The new study, which is published today in Science1, was led by Yaniv Erlich, a human geneticist at the Whitehead Institute for Biomedical Research in Cambridge, Massachusetts. Other researchers, including Schadt, had already shown that it is possible to confirm the identity of a study participant from public genetic data, if one already knows the person’s genetic makeup. Erlich’s team shows that it is also possible to discover a study participant’s identity by cross-referencing research data about him and his DNA sequence (the particular method used is only applicable to men) to information posted on genetic genealogy and public-records databases (see box: Unmasking a genome).
Unmasking a genome
Erlich’s team discovered the identity of genome donors by cross-referencing their genetic markers with demographic information in public databases.
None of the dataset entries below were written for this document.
===== src/rtl/uart_pkg.sv =====
// Shared definitions for the UART word receiver: FSM encoding, bit-count width and
// bit-timer width helper.
package uart_pkg;

   typedef enum logic [1:0] {
      StIdle,
      StStart,
      StData,
      StStop
   } rx_state_e;

   localparam int unsigned BitCntW = 3;

   function automatic int unsigned timer_width(input int unsigned clks_per_bit);
      return (clks_per_bit > 1) ? $clog2(clks_per_bit) : 1;
   endfunction

endpackage


===== src/rtl/uart_word_rx_if.sv =====
// Word handshake between the UART word receiver (master) and its downstream consumer (slave).
interface uart_word_rx_if;

   logic [31:0] o_data;
   logic [31:0] o_addr;
   logic        o_valid;
   logic        i_ready;

   modport master (output o_data, output o_addr, output o_valid, input i_ready);
   modport slave  (input o_data, input o_addr, input o_valid, output i_ready);

endinterface


===== src/rtl/uart_rx_byte.sv =====
// 8N1 byte receiver: 2-flop synchroniser, start/data/stop FSM and LSB-first shifter.
// Define UART_WORD_RX_FRAME_CHECK_EN to check stop bits and wait out line breaks.
module uart_rx_byte
   import uart_pkg::*;
#(
   parameter int unsigned CLKS_PER_BIT = 50
) (
   input  logic       clk_i,
   input  logic       rst_i,
   input  logic       rxd_i,
   output logic       byte_vld_o,
   output logic [7:0] byte_o,
   output logic       frame_err_o
);

   localparam int unsigned       TimerW   = timer_width(CLKS_PER_BIT);
   localparam logic [TimerW-1:0] HalfLast = TimerW'(CLKS_PER_BIT / 2 - 1);
   localparam logic [TimerW-1:0] BitLast  = TimerW'(CLKS_PER_BIT - 1);

   rx_state_e          state_q, state_d;
   logic               sync1_q, sync2_q;
   logic [TimerW-1:0]  timer_q, timer_d;
   logic [BitCntW-1:0] bit_q, bit_d;
   logic [7:0]         shift_q, shift_d;
   logic               vld_q, vld_d;
   logic               ferr_q, ferr_d;
`ifdef UART_WORD_RX_FRAME_CHECK_EN
   logic               brk_q, brk_d;
`endif

   always_ff @(posedge clk_i or posedge rst_i) begin
      if (rst_i) begin
         sync1_q <= 1'b1;
         sync2_q <= 1'b1;
         state_q <= StIdle;
         timer_q <= '0;
         bit_q   <= '0;
         shift_q <= '0;
         vld_q   <= 1'b0;
         ferr_q  <= 1'b0;
`ifdef UART_WORD_RX_FRAME_CHECK_EN
         brk_q   <= 1'b0;
`endif
      end else begin
         sync1_q <= rxd_i;
         sync2_q <= sync1_q;
         state_q <= state_d;
         timer_q <= timer_d;
         bit_q   <= bit_d;
         shift_q <= shift_d;
         vld_q   <= vld_d;
         ferr_q  <= ferr_d;
`ifdef UART_WORD_RX_FRAME_CHECK_EN
         brk_q   <= brk_d;
`endif
      end
   end

   always_comb begin
      state_d = state_q;
      timer_d = timer_q + 1'b1;
      bit_d   = bit_q;
      shift_d = shift_q;
      vld_d   = 1'b0;
      ferr_d  = 1'b0;
`ifdef UART_WORD_RX_FRAME_CHECK_EN
      brk_d   = brk_q;
`endif
      unique case (state_q)
         StIdle: begin
            timer_d = '0;
            bit_d   = '0;
            if (!sync2_q) state_d = StStart;
         end
         StStart: begin
            if (timer_q == HalfLast) begin
               timer_d = '0;
               state_d = sync2_q ? StIdle : StData;
            end
         end
         StData: begin
            if (timer_q == BitLast) begin
               timer_d = '0;
               shift_d = {sync2_q, shift_q[7:1]};
               if (&bit_q) state_d = StStop;
               else        bit_d   = bit_q + 1'b1;
            end
         end
         StStop: begin
`ifdef UART_WORD_RX_FRAME_CHECK_EN
            // After a bad stop bit, hold here until the line idles so a break is not a start.
            if (brk_q) begin
               timer_d = timer_q;
               if (sync2_q) begin
                  brk_d   = 1'b0;
                  state_d = StIdle;
               end
            end else if (timer_q == BitLast) begin
               if (sync2_q) begin
                  vld_d   = 1'b1;
                  state_d = StIdle;
               end else begin
                  ferr_d  = 1'b1;
                  brk_d   = 1'b1;
               end
            end
`else
            if (timer_q == BitLast) begin
               vld_d   = 1'b1;
               state_d = StIdle;
            end
`endif
         end
         default: state_d = StIdle;
      endcase
   end

   assign byte_vld_o  = vld_q;
   assign byte_o      = shift_q;
   assign frame_err_o = ferr_q;

endmodule


===== src/rtl/uart_word_rx.sv =====
// UART-to-word receive stage: packs four bytes little-endian into an addressed word with
// valid/ready output and sticky error flags. Frame checking: UART_WORD_RX_FRAME_CHECK_EN.
module uart_word_rx
   import uart_pkg::*;
#(
   parameter int unsigned CLKS_PER_BIT = 50,
   parameter int unsigned ADDR_STEP    = 4
) (
   input  logic                  CLK,
   input  logic                  RST,
   input  logic                  w_rxd,
   uart_word_rx_if.master        word_if,
   output logic                  o_frame_err,
   output logic                  o_overrun
);

   localparam logic [1:0] LaneLast = 2'd3;

   logic        byte_vld;
   logic [7:0]  rx_byte;
   logic        frame_err;
   logic        xfer;

   logic [1:0]  lane_q, lane_d;
   logic [23:0] part_q, part_d;
   logic [31:0] data_q, data_d;
   logic [31:0] addr_q, addr_d;
   logic        valid_q, valid_d;
   logic        ferr_q, ferr_d;
   logic        ovr_q, ovr_d;

   uart_rx_byte #(
      .CLKS_PER_BIT(CLKS_PER_BIT)
   ) u_rx_byte (
      .clk_i      (CLK),
      .rst_i      (RST),
      .rxd_i      (w_rxd),
      .byte_vld_o (byte_vld),
      .byte_o     (rx_byte),
      .frame_err_o(frame_err)
   );

   always_ff @(posedge CLK or posedge RST) begin
      if (RST) begin
         lane_q  <= '0;
         part_q  <= '0;
         data_q  <= '0;
         addr_q  <= '0;
         valid_q <= 1'b0;
         ferr_q  <= 1'b0;
         ovr_q   <= 1'b0;
      end else begin
         lane_q  <= lane_d;
         part_q  <= part_d;
         data_q  <= data_d;
         addr_q  <= addr_d;
         valid_q <= valid_d;
         ferr_q  <= ferr_d;
         ovr_q   <= ovr_d;
      end
   end

   always_comb begin
      lane_d  = lane_q;
      part_d  = part_q;
      data_d  = data_q;
      addr_d  = addr_q;
      valid_d = valid_q;
      ferr_d  = ferr_q | frame_err;
      ovr_d   = ovr_q;
      xfer    = valid_q & word_if.i_ready;

      if (xfer) begin
         addr_d  = addr_q + ADDR_STEP;
         valid_d = 1'b0;
      end

      if (byte_vld) begin
         lane_d = lane_q + 1'b1;
         if (lane_q == LaneLast) begin
            // A word completing while the holding register is still occupied is dropped whole.
            if (!valid_q || xfer) begin
               data_d  = {rx_byte, part_q};
               valid_d = 1'b1;
            end else begin
               ovr_d   = 1'b1;
            end
         end else begin
            case (lane_q)
               2'd0:    part_d[7:0]   = rx_byte;
               2'd1:    part_d[15:8]  = rx_byte;
               default: part_d[23:16] = rx_byte;
            endcase
         end
      end
   end

   assign word_if.o_data  = data_q;
   assign word_if.o_addr  = addr_q;
   assign word_if.o_valid = valid_q;
   assign o_frame_err     = ferr_q;
   assign o_overrun       = ovr_q;

endmodule

===== src/flat_wrapper.sv =====
// flat-port wrapper written by rule: the top's interface ports become plain ports
module uart_word_rx_flat import uart_pkg::*;
#(
   parameter int unsigned CLKS_PER_BIT = 50,
   parameter int unsigned ADDR_STEP    = 4
)
  (CLK, RST, w_rxd, o_frame_err, o_overrun, word_if_o_data, word_if_o_addr, word_if_o_valid, word_if_i_ready);
  uart_word_rx_if word_if_i ();
  input  logic CLK;
  input  logic RST;
  input  logic w_rxd;
  output logic o_frame_err;
  output logic o_overrun;
  output wire logic [$bits(word_if_i.o_data)-1:0] word_if_o_data;
  output wire logic [$bits(word_if_i.o_addr)-1:0] word_if_o_addr;
  output wire logic [$bits(word_if_i.o_valid)-1:0] word_if_o_valid;
  input wire logic [$bits(word_if_i.i_ready)-1:0] word_if_i_ready;
  assign word_if_o_data = word_if_i.o_data;
  assign word_if_o_addr = word_if_i.o_addr;
  assign word_if_o_valid = word_if_i.o_valid;
  assign word_if_i.i_ready = word_if_i_ready;
  uart_word_rx #(.CLKS_PER_BIT(CLKS_PER_BIT), .ADDR_STEP(ADDR_STEP)) u_core (.CLK(CLK), .RST(RST), .w_rxd(w_rxd), .word_if(word_if_i), .o_frame_err(o_frame_err), .o_overrun(o_overrun));
endmodule

===== config.mk =====
export PLATFORM = sky130hd
export DESIGN_NAME = uart_word_rx_flat
export DESIGN_NICKNAME = d
export VERILOG_FILES = /design/src/rtl/uart_pkg.sv /design/src/rtl/uart_word_rx_if.sv /design/src/rtl/uart_rx_byte.sv /design/src/rtl/uart_word_rx.sv /design/src/flat_wrapper.sv
export SDC_FILE = /design/constraint.sdc
export NUM_CORES = 1
export LEC_CHECK = 0
export BUFFER_PORTS_ARGS = -buffer_cell sky130_fd_sc_hd__buf_2
export CAP_MARGIN = 15
export CORE_UTILIZATION = 51
export DETAILED_ROUTE_END_ITERATION = 16
export GPL_TIMING_DRIVEN = 0
export PLACE_DENSITY_LB_ADDON = 0.05
export SKIP_LAST_GASP = 1
export SLEW_MARGIN = 30
export SYNTH_ARGS = -nofsm -noshare
export SYNTH_HDL_FRONTEND = slang
export SYNTH_SLANG_ARGS = --single-unit

===== constraint.sdc =====
create_clock -name CLK -period 4.2 [get_ports CLK]
set_clock_uncertainty 0.15 [all_clocks]
set_input_delay 0.21 -clock CLK [delete_from_list [all_inputs] [get_ports CLK]]
set_output_delay 0.21 -clock CLK [all_outputs]
set_load 0.03 [all_outputs]

# == After elaboration in Yosys (flattened, before gate mapping) ==
# Index checks and enable logic that the tools add are counted.
# totals
rom_bits,0
memories,0
ff_bits,114
ramBits,0
latch_bits,0
# op_classes
addsub,4
n_mul,0
n_lt_le_gt_ge,0
bitwise,4
n_mux,19
div,0
eq_ne,13
n_reduce_logical,15
shifts,0
# ops
op,count
$add A32 B3 Y32 const B,1
$reduce_and A3 Y1,7
$pmux W6 S3,1
$mux W2,6
$mux W6,2
$ne A2 B2 Y1 const B,6
$pmux W2 S4,1
$add A6 B1 Y6 const B,1
$eq A2 B2 Y1 const B,3
$eq A6 B5 Y1 const B,1
$eq A6 B6 Y1 const B,1
$mux W1,6
$mux W3,2
$pmux W3 S2,1
$reduce_and A5 Y1,1
$eq A2 B1 Y1 const B,2
$logic_not A2 Y1,2
$add A3 B1 Y3 const B,1
$not A1 Y1,3
$add A2 B1 Y2 const B,1
$reduce_and A2 Y1,1
$reduce_bool A2 Y1,1
$reduce_or A2 Y1,1
$and A1 B1 Y1,1
2 further kinds,2

# == Depth between registers and ports, before layout ==
# depth
ltp_word,5
ltp_mapped,7
mapped_depth_nobuf,6

# == Hierarchy ==
# Synthesis repeated with hierarchy kept, for this count alone.
# unflattened
cells_unflattened,349
area_unflattened_um2,4942.2
# modules_own_cells
mod,cells_per_inst,n_inst,area_each_um2
uart_word_rx,259,1,3886.2
uart_rx_byte,90,1,1056.0

# == Least setup slack after synthesis ==
# Ideal clock, no wire load.
# synth_path
path_type,reg-to-reg
from,reg u_core.addr_q[2] (netlist: u_core.word_if.o_addr[2])
to,reg u_core.addr_q[22] (netlist: u_core.word_if.o_addr[22])
setup_time_ns,0.135
setup_slack_ns,2.225
arrival_time_ns,1.690
period_less_slack_ns,1.975
stages_incl_launch_ff,7
path_cell_list,dfrtp_1 -> ha_1 -> and3_1 -> clkbuf_1 -> nor4b_4 -> nand4_1 -> xnor2_1
# synth_via
elab_chain_len,1
# synth_rtl
item,line,text
from (decl),uart_word_rx.sv:27,"logic [31:0] addr_q, addr_d;"
from (signal assigned),uart_word_rx.sv:56,addr_q <= addr_d;
$add A32 B3 Y32,uart_word_rx.sv:74,addr_d = addr_q + ADDR_STEP;
# Every way passes these cells.
# A chain may end at the register's enable or synchronous reset.

# == Final worst setup path ==
# layout_path
from,reg u_core.lane_q[0]
to,reg u_core.data_q[30] (netlist: u_core.word_if.o_data[30])
# layout_via
elab_chain_len,2
# layout_rtl
item,line,text
from (decl),uart_word_rx.sv:24,"logic [1:0] lane_q, lane_d;"
from (signal assigned),uart_word_rx.sv:53,lane_q <= lane_d;
$eq A2 B2 Y1,uart_word_rx.sv:80,if (lane_q == LaneLast) begin
$reduce_and A3 Y1 (no line),n/a,
to (signal assigned),uart_word_rx.sv:55,data_q <= data_d;
to (decl),uart_word_rx.sv:26,"logic [31:0] data_q, data_d;"
# Every way passes these cells.

==> summary.txt <==
Detailed routing
  • DRT Wirelength: 7930 um
  • DR WL/cell: 14.6 um
  • Post-route DRC: 0
  • DRT Pass-1 Iters: 4
  • Via total after detailed routing: 2843
  • Vias per Instance: 5.26
  • DR iter-0 viols: 119
  • Antenna-violating nets left: 0

Logic synthesis
  • Post-synthesis sequential area ratio: 0.604
  • Synth Flop Type: dfrtp_1
  • Post-synth top area cell: dfrtp_1
  • Commonest cells in the synthesized netlist: 110 x dfrtp_1, 64 x mux2_2, 26 x xnor2_1
  • #FFs+latches synth: 112
  • Top-area cell type share of the netlist area: 0.593
  • Netlist Area Pre-Place: 4640 sq um
  • Count leader, synth: dfrtp_1
  • Area contributors post-synth: dfrtp_1 59%, mux2_2 16%, xnor2_1 4.9%
  • Warnings from Yosys: 0
  • Cells after synthesis: 345
  • Ys async rst share: 1.00
  • Average cell area after synthesis: 13.5 sq um
  • Library cells used by synthesis: 37
  • EDFF count, synth: 0

Global route
  • Busiest grt layer: met2
  • Vias in the first global route: 2767
  • Antenna violations before repair: 0
  • Met3 usage: 0.0410
  • Largest net degree at the start of global routing: 50
  • Met2 GRT Util: 0.286
  • Global-route wire length before repair: 13600 um
  • Gr ovfl total: 0
  • GRT Util Overall: 0.182
  • Global routing usage on met1: 0.247

Clock network
  • Clock root buffer: clkbuf_8
  • Worst skew pair latency: 0.37 ns
  • CTS tree: yes
  • Clock Sinks: 112
  • # resized after CTS: 0
  • Postcts setup bufs: 0
  • CTS clk-pin slew, worst paths: 0.10 ns
  • Hold buffers post-CTS: 2
  • Num CTS Buffers: 9
  • Max Root-Sink Buffers: 2
  • # H-tree levels: 3

Timing
  • Fin crit period: 2.04 ns
  • Fin. max-slew vios: 0
  • Hold slack: 0.0198 ns
  • Final hold viol count: 0
  • Fmax: 490 MHz
  • Tcrit/Tclk final: 0.486
  • Unrepaired setup endpoints after global routing: false
  • Least-Margin Pin Slew: 0.548 ns
  • Slew headroom: 0.632
  • Final setup vio count: 0

Worst setup path
  • Worst path max stage delay: 0.43 ns
  • CP Launch Type: flip-flop
  • Worst path required time: 4.30 ns
  • Critical path endpoint category: flip-flop
  • CP max-delay cell: dfrtp_1
  • Setup CP Type: reg2reg
  • CP Data Arrival Time: 2.15 ns
  • CP max FO: 10
  • Worst setup path startpoint: u_core.lane_q[0]
  • Crit-path cells: ha_1 > nand2_1 > nor2b_1 > clkbuf_1 > buf_2 > mux2_2
  • Reg-to-Reg Start: u_core.lane_q[0]

Die
  • I/O pin count: 71
  • Num rows: 34
  • Core ar.: 8760 sq um
  • Width of the chip: 97.4 um
  • Die outline area: 9490 sq um
  • Die H: 97.4 um
  • Initial Util: 0.530

Final layout
  • Fraction of final layout cells sized beyond drive strength 1: 0.379
  • Finished Layout Cells: 541
  • Nets@finish: 443
  • Area grow syn2layout: 16.0%
  • Ant. Diodes: 0

Power
  • Peak VDD IR: 195 uV
  • Switching Share: 0.257
  • Clock group share of total power: 0.319
  • Seq pwr share: 0.584
  • Combinational share of power: 0.097
  • P_sw: 507 uW
  • Int Power: 1460 uW
  • Leak: 0.00287 uW
  • Pwr dens: 366 nW/um^2

Min path
  • HP Class: in2reg
  • Hold Startpoint: word_if_i_ready

Job
  • Max-cap violations: 0

Place
  • Detailed Place HPWL: 5410 um
  • IO Port Bufs: 67
  • Cells after DPL: 524
  • Final GP Congestion: 0.728

Status
  • Outcome: finished, final reports clean
[logic make-up after synthesis]
kind of cell,Yosys count,synth area share
AOI/OAI and AO/OA,11,0.0162
DFF,112,0.604
and+or+nand+nor,88,0.107
other,1,0.000808
adders and majority gates,10,0.0270
muxes,65,0.158
buffers and inverters,24,0.0229
xor gates and xnor gates,34,0.0642
[final cells by class]
cell class                      count  area, sq um
Multi-Input combinational cell    211         1740
Sequential cell                   112         2810
Buffer                             13         65.1
Fill cell                         741         3380
Clock buffer                        9          124
Clock inverter                      6         70.1
Tap cell                          108          135
Inverter                           11         46.3
Timing Repair Buffer               71          403
[layout by cell type (no fill, tap or decap), types with 2 or more instances in the layout]
| master | instances |
|---|---|
| xnor2_1 | 26 |
| mux2_2 | 64 |
| ha_1 | 10 |
| and3_1 | 8 |
| xor2_1 | 8 |
| nor2b_1 | 3 |
| clkinvlp_4 | 3 |
| dfstp_2 | 2 |
| inv_6 | 2 |
| buf_2 | 71 |
| buf_4 | 3 |
| clkbuf_1 | 6 |
| nand3_1 | 20 |
| conb_1 | 3 |
| or3_1 | 2 |
| nor2_1 | 16 |
| o21ai_0 | 2 |
| dfrtp_1 | 110 |
| dlygate4sd3_1 | 2 |
| clkbuf_8 | 9 |
| a31oi_1 | 2 |
| nand4_1 | 9 |
| nand2_1 | 19 |
| o211ai_1 | 2 |
| nand4_2 | 2 |
| inv_1 | 10 |
[flip-flops by register name (all words and copies together), names as in the netlist, named ones only]
signal	count
u_core.word_if.o_data	32
u_core.word_if.o_addr	30
u_core.part_q	24
u_core.u_rx_byte.byte_o	8
u_core.u_rx_byte.timer_q	6
u_core.u_rx_byte.bit_q	3
u_core.lane_q	2
u_core.o_overrun	1
u_core.u_rx_byte.byte_vld_o	1
u_core.u_rx_byte.state_q	1
u_core.u_rx_byte.sync1_q	1
u_core.u_rx_byte.sync2_q	1
u_core.word_if.o_valid	1
[per-layer routing]
layer,share of wire,up-vias
met2,0.46,55
met5,0,-
met1,0.48,1420
li1,-,1360
met4,0.014,0
met3,0.041,8
[worst max-delay path, delay by kind of cell, from the launching register on]
family	cells	cell delay (ns)
AND/OR/NAND/NOR	2	0.21
multiplexers	1	0.37
flip-flops	1	0.43
buffers and inverters	2	0.59
adder cells (fa/ha/maj)	1	0.19
[path summary, 6_finish.rpt]
| path | endpoint | slack, ns | depth (start not counted) |
|---|---|---|---|
| worst max-delay path | u_core.word_if.o_data[30] | 2.16 | 6 |
| worst min-delay path | u_core.word_if.o_addr[2] | 0.02 | 3 |
| worst max register to register | u_core.word_if.o_data[30] | 2.16 | 6 |
| worst min register to register | u_core.u_rx_byte.sync2_q | 0.21 | 0 |
| max in group asynchronous | u_core.u_rx_byte.byte_o[5] | 2.95 | 5 |
| min in group asynchronous | u_core.word_if.o_data[9] | 0.18 | 3 |
[power by group through the flow]
| stage | Clock, uW | Sequential, uW | Combinational, uW |
|---|---|---|---|
| floorplan | 0 | 1170 | 141 |
| global placement | 0 | 1170 | 180 |
| detailed placement | 0 | 1170 | 193 |
| CTS | 657 | 1150 | 195 |
| global route | 696 | 1160 | 222 |
| finish | 629 | 1150 | 191 |
[metrics by stage]
step | setup WS, ns | area, sq um | util | TNS (ns) | power [uW]
2_1_floorplan | 0.884 | 4650 | - | 0 | 1310
3_3_place_gp | -0.326 | 5120 | 0.584 | -34.97 | 1350
3_5_place_dp | 2.16 | 5170 | 0.590 | 0 | 1360
4_1_cts | 2.14 | 5390 | 0.615 | 0 | 2000
5_1_grt | 2.03 | 5390 | 0.615 | 0 | 2070
6_report | 2.16 | 5390 | 0.615 | 0 | 1970
Power figures use the tool's default switching activity.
1. A program called lobSTR extracts information about the haplotypes of genetic markers called short tandem repeats on the donor’s Y chromosome from his genome.
2. The haplotypes are entered into genealogical databases to find possible surnames of the donor.
3. These surnames, along with information about the age and location of a DNA donor, can be entered into demographic databases to pinpoint his identity.
Erlich’s team used this cross-referencing technique to discover the identities of five men whose genomes were sequenced and released as part of the 1,000 Genomes Project, and who had also participated in a project that studied Mormon families from Utah. He was also able to discover the identities of their male and female relatives.
Erlich did not reveal the names of these anonymous participants or their relatives. He notified the NIH, which funds public databases containing data from the 1,000 Genomes and Utah studies, about the potential for a privacy breach. NIGMS decided to remove the ages of participants in the Utah study from public view to make it more difficult to cross-reference their records to information in public databases.
NIH took a similar step in 2008, when it removed some data on genome-wide association studies (which link DNA sequence features with traits such as disease susceptibility), from public view. The move came after a team led by David Craig at the Translational Genomics Research Institute in Phoenix, Arizona, showed that it was possible to confirm the identities of individual participants in such studies.
Erlich says that studies like his and Craig's should compel researchers to ensure that genome research participants understand that their identities may be discovered. Craig says that the risk of a privacy breach for any single research participant is “phenomenally low”: “You have a better chance of winning the lottery” than suffering harm from such a breach, he says. Still, he says, policy makers have to consider even the most unlikely risks, as the volume and breadth of the data collected in research studies grows.
“Among all these studies taken together, there may be one case where something bad happens and ends up being debated in Congress. And you don’t want that to happen,” Craig says.